Lieu : 32, rue des Cordes à Caen.
Un pays, une guerre. Dans une maison dévastée, une femme, ses deux jeunes filles. Le matin. Premières répliques brutales, triviales, lapidaires qui disent le total dénuement, l’absolue difficulté à faire les actes les plus simples de la vie quotidienne, le chaos qui a ravagé les corps, les âmes, les valeurs morales, les sentiments. Un homme, un combattant désarmé et aveugle, entre. C’est le père que l’on croyait mort depuis trois ans.
La tête et le corps remplis des horreurs des terrains de bataille, il réclame ce à quoi il a droit pour oublier : sa maison, sa femme, ses enfants, son frère, ses amis, leur tendresse, leur amour. C’est son droit de soldat qui a beaucoup souffert, c’est son droit d’être humain méritant la compassion et l’amour de ses proches. Sauf que la guerre est aussi passée dans les populations civiles, dans le corps et l’âme de sa femme, de ses filles, de son frère, de ses amis. Mais l’homme, père, soldat ne veut pas le savoir. Là où la guerre est passée, les lois qui régissent les relations humaines changent, les systèmes de pensée changent.

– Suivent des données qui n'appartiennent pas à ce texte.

<file path="config.mk">
export PLATFORM = sky130hd
export DESIGN_NAME = crc32c_accum
export DESIGN_NICKNAME = d
export VERILOG_FILES = /design/src/rtl/crc32c_pkg.sv /design/src/rtl/crc32c_lane.sv /design/src/rtl/crc32c_select.sv /design/src/rtl/crc32c_accum.sv
export SDC_FILE = /design/constraint.sdc
export NUM_CORES = 1
export LEC_CHECK = 0
export BUFFER_PORTS_ARGS = -buffer_cell sky130_fd_sc_hd__buf_2
export CAP_MARGIN = 5
export CORE_MARGIN = 2
export CORE_UTILIZATION = 45
export CTS_CLUSTER_SIZE = 24
export DETAILED_ROUTE_END_ITERATION = 10
export MAX_ROUTING_LAYER = met4
export SLEW_MARGIN = 30
export SYNTH_ARGS = -nofsm -noshare
export SYNTH_HDL_FRONTEND = slang
export SYNTH_SLANG_ARGS = --single-unit
</file>
<file path="constraint.sdc">
create_clock -name clk -period 10.1 [get_ports clk]
set_input_delay 0 -clock clk [delete_from_list [all_inputs] [get_ports clk]]
set_output_delay 0 -clock clk [all_outputs]
set_load 0.02 [all_outputs]
</file>
<file path="src/rtl/crc32c_pkg.sv">
package crc32c_pkg;
  localparam int          CRC_W     = 32;
  localparam int          DATA_W    = 64;
  localparam logic [31:0] POLY_REFL = 32'h82F63B78;

  typedef enum logic [1:0] {
    CW_8  = 2'd0,
    CW_16 = 2'd1,
    CW_32 = 2'd2,
    CW_64 = 2'd3
  } chunk_w_e;
endpackage

</file>
<file path="src/rtl/crc32c_lane.sv">
// Unrolled reflected CRC fold for a fixed chunk width.
module crc32c_lane #(
  parameter int               BITS  = 8,
  parameter int               CRC_W = 32,
  parameter logic [CRC_W-1:0] POLY  = 32'h82F63B78
) (
  input  logic [CRC_W-1:0] crc_in,
  input  logic [BITS-1:0]  data,
  output logic [CRC_W-1:0] crc_out
);
  logic [CRC_W-1:0] c;
  logic             fb;

  always_comb begin
    c  = crc_in;
    fb = 1'b0;
    for (int i = 0; i < BITS; i++) begin
      fb = c[0] ^ data[i];
      c  = {1'b0, c[CRC_W-1:1]} ^ (fb ? POLY : '0);
    end
    crc_out = c;
  end
endmodule

</file>
<file path="src/rtl/crc32c_select.sv">
// Picks the lane result for the requested chunk width.
module crc32c_select #(
  parameter int N     = 4,
  parameter int W     = 32,
  localparam int SEL_W = (N > 1) ? $clog2(N) : 1
) (
  input  logic [N-1:0][W-1:0] cand,
  input  logic [SEL_W-1:0]    sel,
  output logic [W-1:0]        chosen
);
  always_comb begin
    chosen = cand[0];
    for (int k = 0; k < N; k++)
      if (sel == k[SEL_W-1:0]) chosen = cand[k];
  end
endmodule

</file>
<file path="src/rtl/crc32c_accum.sv">
module crc32c_accum #(
  parameter int                DATA_W = crc32c_pkg::DATA_W,
  parameter int                CRC_W  = crc32c_pkg::CRC_W,
  parameter logic [CRC_W-1:0]  POLY   = crc32c_pkg::POLY_REFL,
  localparam int               NUM_W  = $clog2(DATA_W / 8) + 1,
  localparam int               WSEL_W = $clog2(NUM_W)
) (
  input  logic              clk,
  input  logic              rst,
  input  logic              in_valid,
  input  logic              in_load,
  input  logic [CRC_W-1:0]  in_seed,
  input  logic [DATA_W-1:0] in_data,
  input  logic [WSEL_W-1:0] in_width,
  output logic              out_valid,
  output logic [DATA_W-1:0] out_result
);
  logic [CRC_W-1:0]            acc_q;
  logic                        vld_q;
  logic [CRC_W-1:0]            start_crc;
  logic [NUM_W-1:0][CRC_W-1:0] lane_crc;
  logic [CRC_W-1:0]            next_crc;

  assign start_crc = in_load ? in_seed : acc_q;

  for (genvar g = 0; g < NUM_W; g++) begin : g_lane
    localparam int LB = 8 << g;
    crc32c_lane #(.BITS(LB), .CRC_W(CRC_W), .POLY(POLY)) u_lane (
      .crc_in (start_crc),
      .data   (in_data[LB-1:0]),
      .crc_out(lane_crc[g])
    );
  end

  crc32c_select #(.N(NUM_W), .W(CRC_W)) u_sel (
    .cand  (lane_crc),
    .sel   (in_width),
    .chosen(next_crc)
  );

  always_ff @(posedge clk) begin
    if (rst) begin
      acc_q <= '0;
      vld_q <= 1'b0;
    end else begin
      vld_q <= in_valid;
      if (in_valid) acc_q <= next_crc;
    end
  end

  assign out_valid  = vld_q;
  assign out_result = {{(DATA_W-CRC_W){1'b0}}, acc_q};
endmodule

</file>
# Word-level counts from Yosys, hierarchy flattened
# Cells that the tools add are included.
dict set report classes {
  muxes 68
  eq_ne 3
  n_bitwise 128
}
# cell count
set ops {}
lappend ops {{$mux 32} 68}
lappend ops {{$xor 31x32->32} 64}
lappend ops {{$xor 1x1->1} 64}
lappend ops {{$eq 2x2->1 const B} 2}
lappend ops {{$eq 2x1->1 const B} 1}
dict set report totals {
  word_cells 201
  reg_bits 33
  in_bits 102
}

# Logic depth before layout (Yosys ltp)
# Gate-level depths: netlist of the first run.
dict set report logic_depth {
  ltp_word 194
  ltp_mapped 30
  ltp_nobuf 23
}

# Cells and area by module
# From an unflattened synthesis of the first run, not the netlist that was laid out.
dict set report hier_totals {
  cells_unflattened 1484
  hier_area_um2 19225.9
}
# module instances area_each_um2 cells_per_inst seq_area_each_um2
set modules_own_cells {}
lappend modules_own_cells {{crc32c_lane (g_lane[3].u_lane)} 1 9138.8 700 0.0}
lappend modules_own_cells {{crc32c_lane (g_lane[2].u_lane)} 1 4285.4 319 0.0}
lappend modules_own_cells {{crc32c_lane (g_lane[1].u_lane)} 1 2037.0 168 0.0}
lappend modules_own_cells {crc32c_accum 1 1966.9 175 660.6}
lappend modules_own_cells {{crc32c_lane (g_lane[0].u_lane)} 1 983.4 83 0.0}
lappend modules_own_cells {crc32c_select 1 814.5 39 0.0}

# Worst setup path before layout of the first run
# No wires, ideal clock.
dict set report synth_path {
  kind {register -> register}
  start {reg acc_q[2]}
  end {reg acc_q[10]}
  setup_ns 0.119
  synth_period_minus_slack_ns 9.372
  arrival_ns 9.253
  stages_incl_launch_ff 27
  setup_slack_ns 0.728
  required_time_ns 9.981
  path_buffers 3
  cell_sequence {dfxtp_1 > mux2i_2 > xnor2_2 > buf_2 > xnor3_1 > xnor3_2 > inv_1 > xnor2_2 > xnor3_1 > xnor3_2 > xnor2_1 > xnor3_1 > xnor3_1 > buf_4 > xnor2_1 > xnor3_1 > xnor3_2 > xor3_1 > xnor3_1 > buf_6 > xnor3_2 > xnor2_4 > xnor3_1 > xor3_2 > xnor2_1 > nor2_1 > o221a_1}
}
dict set report synth_between {
  elab_chain_cells 98
}
# item line
set synth_lines {}
lappend synth_lines {{start, declared} crc32c_accum.sv:18} ;# logic [CRC_W-1:0] acc_q;
lappend synth_lines {{start signal, assigned} crc32c_accum.sv:47} ;# if (in_valid) acc_q <= next_crc;
lappend synth_lines {{$mux 32 (*)} crc32c_accum.sv:24} ;# assign start_crc = in_load ? in_seed : acc_q;
lappend synth_lines {{$xor 31x32->32 (*) (2 in a row)} crc32c_lane.sv:19} ;# c = {1'b0, c[CRC_W-1:1]} ^ (fb ? POLY : '0);
lappend synth_lines {{$xor 1x1->1 (*)} crc32c_lane.sv:18} ;# fb = c[0] ^ data[i];
lappend synth_lines {{$mux 32 (*)} crc32c_lane.sv:19}
lappend synth_lines {{$xor 31x32->32 (*) (4 in a row)} crc32c_lane.sv:19}
lappend synth_lines {{$xor 1x1->1} crc32c_lane.sv:18}
lappend synth_lines {{$mux 32} crc32c_lane.sv:19}
lappend synth_lines {{$xor 31x32->32 (*) (2 in a row)} crc32c_lane.sv:19}
lappend synth_lines {{[70 not listed]} --}
lappend synth_lines {{$xor 31x32->32 (4 in a row)} crc32c_lane.sv:19}
lappend synth_lines {{$xor 1x1->1} crc32c_lane.sv:18}
lappend synth_lines {{$mux 32} crc32c_lane.sv:19}
lappend synth_lines {{$xor 31x32->32 (4 in a row)} crc32c_lane.sv:19}
lappend synth_lines {{$xor 1x1->1} crc32c_lane.sv:18}
lappend synth_lines {{$mux 32} crc32c_lane.sv:19}
lappend synth_lines {{$xor 31x32->32 (2 in a row)} crc32c_lane.sv:19}
lappend synth_lines {{$mux 32 (*)} crc32c_select.sv:14} ;# if (sel == k[SEL_W-1:0]) chosen = cand[k];
# Mark *: on every way between the ends. The rest lies on a longest branch, timed or not.
# A chain may end at the register's enable or synchronous reset.

# Worst setup path in the final report of the first run
dict set report layout_path {
  start {reg acc_q[2]}
  end {reg acc_q[20]}
}
dict set report layout_between {
  elab_chain_cells 98
}
# item line
set layout_lines {}
lappend layout_lines {{$mux 32 (*)} crc32c_accum.sv:24}
lappend layout_lines {{$xor 31x32->32 (*) (2 in a row)} crc32c_lane.sv:19}
lappend layout_lines {{$xor 1x1->1 (*)} crc32c_lane.sv:18}
lappend layout_lines {{$mux 32 (*)} crc32c_lane.sv:19}
lappend layout_lines {{$xor 31x32->32 (*) (4 in a row)} crc32c_lane.sv:19}
lappend layout_lines {{$xor 1x1->1 or $xor 31x32->32 (tied branches)} {crc32c_lane.sv:18, crc32c_lane.sv:19}}
lappend layout_lines {{$mux 32 or $xor 1x1->1 (tied branches)} {crc32c_lane.sv:19, crc32c_lane.sv:18}}
lappend layout_lines {{$xor 31x32->32 (*) (2 in a row)} crc32c_lane.sv:19}
lappend layout_lines {{[75 not listed]} --}
lappend layout_lines {{$mux 32 or $xor 1x1->1 (tied branches)} {crc32c_lane.sv:19, crc32c_lane.sv:18}}
lappend layout_lines {{$xor 31x32->32 or $mux 32 (tied branches)} crc32c_lane.sv:19}
lappend layout_lines {{$xor 31x32->32 (3 in a row)} crc32c_lane.sv:19}
lappend layout_lines {{$xor 1x1->1 or $xor 31x32->32 (tied branches)} {crc32c_lane.sv:18, crc32c_lane.sv:19}}
lappend layout_lines {{$mux 32 or $xor 1x1->1 (tied branches)} {crc32c_lane.sv:19, crc32c_lane.sv:18}}
lappend layout_lines {{$xor 31x32->32 or $mux 32 (tied branches)} crc32c_lane.sv:19}
lappend layout_lines {{$xor 31x32->32} crc32c_lane.sv:19}
lappend layout_lines {{$mux 32 (*)} crc32c_select.sv:14}
# Marks and branches as above.

==> implementation parameters, run 1 <==
Parameter                              Value

Status
  Result of the run ... complete, no violations

Clock tree
  Inserted Clock Buffers ... 5
  H-tree depth ... 2
  CTS tree ... built
  Maximum clock path buffer count ... 2
  Clk_lat worst skew ... 280 ps
  Clock-pin slew of the registers on the worst-case setup and hold paths ... 50 ps
  Buffer cell driving the clock tree root ... clkbuf_16
  Clock Sinks ... 33
  Hold buffer count at CTS ... 0

Detailed routing
  Pre-antenna DRT Iters ... 5
  Highest metal used ... met4
  Routed via count ... 8672
  Drt first-iter violations ... 755
  Routed wl met3 ... 2510 microns
  DRC violation count after routing ... 0
  Length of routed wiring on met1 ... 18800 microns
  Antenna Nets Post-Route ... 0
  Post-detailed-route wirelength per cell ... 24.8 microns
  Routed wire length on met2 ... 19100 microns
  Drt total wl ... 41600 microns
  Per-cell via count in the routed design ... 5.17

Place
  RD Place Congestion ... 0.986
  HPWL after detailed placement ... 35400 microns
  Number of buffer cells added on primary ports ... 134
  Worst slack, placed ... 59.4 ps

Global routing
  Overflow left after global routing ... 0
  First-pass GRT wire length ... 60600 microns
  Overall routing resource usage ... 28.2%
  Via count of the first global-routing pass ... 8885
  Largest net degree at the start of global routing ... 70
  Antenna violations before repair ... 1

Yosys
  Sequential fraction of the synthesis area ... 5.10%
  Post-synth top area cell ... xnor3_1
  Most common library cells after synthesis ... 346 x xnor2_1, 174 x xnor3_1, 133 x xor2_1, 54 x nor2_1, 37 x mux2i_1
  Post-synthesis average cell area ... 11.7 sq um
  Unique cell type count in the Yosys netlist ... 47
  Fraction of synthesis flops using an asynchronous set or reset pin ... 0%
  Post-synth design cell area ... 13000 sq um
  Post-Syn Instances ... 1106
  Area share of the leading cell type in the synthesized netlist ... 30.2%
  Warnings, synthesis ... 0
  Dominant cell by count in the synthesized netlist ... xnor2_1
  Most used flip-flop cell after synthesis ... dfxtp_1
  Top post-synthesis cells by area ... xnor3_1 30%, xnor2_1 23%, xor2_1 9.0%
  Number of enable-type register cells in the synthesized netlist ... 0
  Post-synthesis register bit count ... 33

Cells and area
  Finished Core Util ... 51.7%
  Total Nets Final ... 1395
  Area growth from synthesis to final layout ... 13.8%
  N_diodes ... 0
  Fraction of layout cells with a size suffix above 1 ... 26.3%

Timing
  Sum of negative setup slack ... 0 ps
  Timing-limited maximum frequency ... 102 MHz
  Minimum period implied by the final worst setup slack ... 9770 ps
  Final number of hold-violating endpoints ... 0
  Final worst path period share ... 96.7%
  Relative slew margins ... 45.1%
  Final clock skew ... 2.26 ps
  Worst hold slack across all endpoints ... 233 ps
  Actual transition at the worst max-transition pin ... 817 ps
  Final number of setup-violating endpoints ... 0
  Final Max Tran Viols ... 0
  Final Worst Setup Slack ... 335 ps

Setup path
  Crit-path cells ... mux2i_2, xnor2_4, buf_4, xor2_2, xor3_2, xor3_2, xor3_2, xnor3_1, xnor2_2, xnor3_1, xnor2_1, xnor3_2, xnor2_4, xnor3_2, xnor3_2, xor3_1, xnor3_1, xnor3_2, xnor2_4, xnor3_2, xor3_2, xnor2_1, nand2_1, a311oi_2
  Element type at the critical path start ... register
  Largest fanout on the critical path ... 7
  Type of destination of the critical path ... register
  Worst path arrival time ... 9960 ps
  Crit path required time ... 10290 ps
  Slowest library cell on the worst path ... xnor3_2
  Critical path class ... reg2reg
  Worst path most repeated cell ... xnor3_2
  Slowest stage delay, CP ... 610 ps

Floorplan
  Die Area ... 30200 sq um
  Die Y ... 174 microns
  Ports placed on the boundary ... 167
  Horizontal die dimension ... 174 microns
  Core ar. ... 28500 sq um
  # rows ... 62
  Initial standard-cell utilization of the core ... 45.4%

Worst hold path
  Min-delay worst type ... in2reg

Job
  # Max-Cap Violations ... 0
final cells by class:
class,count,area (sq um)
timing repair buffer,231,1400
inverter,6,22.5
fill,2663,13800
sequential,33,661
clock inverter,3,17.5
multi-input combinational,1016,12000
tap,384,480
clock buffer,5,125
state kept, by name (all words and copies together) (netlist names):
| name | count |
|---|---|
| acc_q | 32 |
| out_valid | 1 |
stage by stage:
step                cell area, sq um  instances
floorplan                      13100       1137
global placement               14400       1660
detailed placement             14400       1660
CTS                            14500       1668
global route                   14800       1678
finish                         14800       1678
worst max-delay path, delay by kind of cell, from the launching register on:
family                    cells  cell delay [ps]
muxes                         1              180
DFF                           1              430
AOI/OAI and AO/OA             1              240
xor gates and xnor gates     20             8510
buffers and inverters         1              190
and+or+nand+nor               1               90
worst paths after layout:
check                               from                endpoint  slack, ps  depth (start not counted)
setup / recovery   acc_q[2]$_SDFFE_PP0P_  acc_q[20]$_SDFFE_PP0P_        330                         24
hold / removal                       rst  acc_q[27]$_SDFFE_PP0P_        230                          2
setup reg to reg   acc_q[2]$_SDFFE_PP0P_  acc_q[20]$_SDFFE_PP0P_        330                         24
hold reg to reg   acc_q[23]$_SDFFE_PP0P_  acc_q[23]$_SDFFE_PP0P_        500                          2
timing repair:
action                     CTS  global route
resized for setup            0            24
setup buffers                0            10
setup endpoints to repair    0            27
metal layers:
layer  vias up  track usage (%)
li1       4036                -
met1      4217             39.4
met2       366             45.0
met3        53             2.11
met4         0             6.69
met5         -                -
layout by cell type (no fill, tap or decap), drive strengths merged, types with 6 or more instances in the layout:
cell,count
xnor2,387
buf,231
xnor3,186
xor2,143
nor2,54
mux2i,45
xor3,37
dfxtp,33
a21oi,32
conb,32
o21ai,24
nand2,22
o221ai,11
nor3,11
a311oi,9
o22ai,6
kinds of logic after synthesis:
logic type / after synthesis / synth area share (%)
flip-flops: 33 / 5.10
buffers and inverters: 88 / 4.14
AO/OA/AOI/OAI: 93 / 4.61
multiplexers: 48 / 4.21
other: 1 / 0.0289
AND/OR/NAND/NOR: 90 / 2.76
XOR/XNOR: 753 / 79.2
Power of run 1 is left out: the tool's default activity adds up to more than one toggle a clock period on the data nets, which glitch-free logic cannot reach.
==> inputs of run 2 (changes only) <==
- PLACE_DENSITY: default -> 0.67
- TNS_END_PERCENT: default -> 30
- clock period: 10.1 -> 8.3 ns (I/O delays scaled with it)
==> run 2 against run 1 <==
  * The run now ends with negative setup slack left
  * Worst setup slack worse by 550 ps
  * Via count is 23% higher
  * Register-to-register slack worse by 550 ps
  * Sequential cell count stayed put
  * Maximum frequency is 15% higher
  * Non-clock buffer count is 456 higher
  * Die area stayed put
  * Final cell count is 27% higher
  * Sequential share of layout area is 1.0 points lower
  * Routed wire length is 13% higher
  * Count of clock-buffer cells in the layout is 1 higher
  * Largest cell class unchanged
  * Highest routed layer unchanged
==> implementation parameters, run 2 (synthesized netlist as in run 1, its figures left out) <==
Parameter                              Value

Status
  Result of the run ... complete, but fails checks
  Violated checks ... negative setup slack

Setup path
  Register-to-register path setup slack ... -210 ps (-550 ps)
  Type of destination of the critical path ... register
  Element type at the critical path start ... register
  Worst path most repeated cell ... xnor3_2
  Critical path class ... reg2reg
  Worst path arrival time ... 8650 ps (-1310 ps)
  Worst reg2reg startpoint ... acc_q[2]$_SDFFE_PP0P_
  Reg-to-Reg End ... acc_q[4]$_SDFFE_PP0P_
  Slowest stage delay, CP ... 510 ps (-100 ps)
  Crit path required time ... 8430 ps (-1860 ps)
  Largest fanout on the critical path ... 8 (+1)
  Worst reg2reg path depth ... 29 (+21%)
  Slowest library cell on the worst path ... xnor3_2

Clock tree
  CTS tree ... built
  H-tree depth ... 2 (unchanged)
  Maximum clock path buffer count ... 2 (unchanged)
  Buffer cell driving the clock tree root ... clkbuf_16
  Clk_lat worst skew ... 280 ps (about the same)
  Clock-pin slew of the registers on the worst-case setup and hold paths ... 60 ps (about the same)
  Hold buffer count at CTS ... 0 (unchanged)
  Inserted Clock Buffers ... 5 (unchanged)
  Clock Sinks ... 33 (unchanged)

Timing
  Setup repair after global routing missed its margin ... yes
  Final clock skew ... 5.82 ps (+3.56 ps)
  Final Worst Setup Slack ... -213 ps (-548 ps)
  Final number of setup-violating endpoints ... 28 (+28)
  Final number of hold-violating endpoints ... 0 (unchanged)
  Relative slew margins ... 52.1% (+7.0 points)
  Timing-limited maximum frequency ... 117 MHz (+15%)
  Minimum period implied by the final worst setup slack ... 8510 ps (-1250 ps)
  Final Max Tran Viols ... 0 (unchanged)
  Actual transition at the worst max-transition pin ... 713 ps (-104 ps)
  Worst hold slack across all endpoints ... 233 ps (-0.634 ps)
  Final worst path period share ... 103% (+5.9 points)

Cells and area
  Fillers ... 2084 (-22%)
  Most common library cell in the layout ignoring fill and taps ... buf_4
  Finished Core Util ... 69.3% (+18 points)
  Total Nets Final ... 1851 (+33%)
  Fraction of layout cells with a size suffix above 1 ... 54.7% (+28 points)
  Top reg by flops ... acc_q
  Area growth from synthesis to final layout ... 52.6%
  Most used cells in the layout excluding fill and tap cells ... 502 x buf_4, 268 x xnor2_1, 134 x buf_2, 120 x xnor3_1, 112 x xor2_1
  Number of flip-flops in the largest register ... 32 (unchanged)

Job
  # Max-Cap Violations ... 0 (unchanged)

Worst hold path
  Worst hold path startpoint ... rst
  Min-delay worst type ... in2reg
  Hold Path Sink ... acc_q[27]$_SDFFE_PP0P_
  Hold-critical path depth ... 2 (unchanged)

Floorplan
  # rows ... 62 (unchanged)
  Horizontal die dimension ... 174 microns (unchanged)
  Die Y ... 174 microns (unchanged)
  Die Area ... 30200 sq um (unchanged)
  Ports placed on the boundary ... 167 (unchanged)
  Core ar. ... 28500 sq um (unchanged)
  Initial standard-cell utilization of the core ... 45.4% (unchanged)

Global routing
  Overall routing resource usage ... 31.2% (+3.0 points)
  Largest net degree at the start of global routing ... 70 (unchanged)
  First-pass GRT wire length ... 68100 microns (+12%)
  Overflow left after global routing ... 0 (unchanged)
  Antenna violations before repair ... 2 (+1)
  Via count of the first global-routing pass ... 10900 (+22%)

Detailed routing
  Post-detailed-route wirelength per cell ... 22.1 microns (-11%)
  Antenna Nets Post-Route ... 0 (unchanged)
  Drt first-iter violations ... 874 (+16%)
  Drt total wl ... 47100 microns (+13%)
  Per-cell via count in the routed design ... 5.00 (-3.3%)
  Routed via count ... 10700 (+23%)
  DRC violation count after routing ... 0 (unchanged)
  Pre-antenna DRT Iters ... 5 (unchanged)

Place
  HPWL after detailed placement ... 38200 microns (+8.0%)
  RD Place Congestion ... 1.00 (+1.8%)
  Number of buffer cells added on primary ports ... 134 (unchanged)
==> run 2: area by class of cell <==
class	instances	area (sq um)	area share, %
repair buffers	687	5160	26.1
inverters	6	22.5	0.114
clock buffers	6	129	0.652
well taps	384	480	2.43
clock inverters	2	10.0	0.0506
multi-input cells	1016	13300	67.2
flip-flops and latches	33	681	3.44
diodes	2	5.00	0.0253
==> run 2: repair_timing <==
action,CTS,global route
setup buffers,71,50
pin swaps,78,43
gates resized for setup,114,62
hold endpoints to repair,0,0
setup endpoints to repair,29,32
==> run 2: stage by stage <==
step / setup slack [ps] / instances / instance area (sq um) / TNS (ps)
after global placement: -337 / 2008 / 17700 / -7110
after CTS: -138 / 2086 / 19100 / -1820
final: -213 / 2136 / 19800 / -3270
after detailed placement: -478 / 2008 / 17700 / -10990
after floorplan: 3.39 / 1137 / 13600 / 0
after global routing: -453 / 2136 / 19800 / -10280
==> run 2: worst max-delay path: cells and delay by family (launching register included) <==
family | cells | cell delay [ps]
XOR/XNOR | 20 | 6500
buffers and inverters | 6 | 1020
flip-flops | 1 | 360
multiplexers | 1 | 230
AO/OA/AOI/OAI | 1 | 150
AND/OR/NAND/NOR | 1 | 70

Guerre est une tragédie moderne. Dans cette situation du retour du soldat, généralement, c’est de sa vie à lui dont on parle, c’est de la geste guerrière qui est racontée. Ce qui est nouveau chez Lars Norén, c’est que la guerre est dite du point de vue des autres, ceux dont on ne parle que d’une manière collective et anonyme. L’écriture de Lars Norén est précise et brutale, sa mise en scène tranchante, les comédiens remplissent de leurs corps tout l’espace physique de la scène, tout l’espace mental du spectateur, tous les implicites du texte. Un magnifique acte théâtral qui exalte la puissance éclairante de l’art quand il dresse la carte du monde et nous apprend à comprendre.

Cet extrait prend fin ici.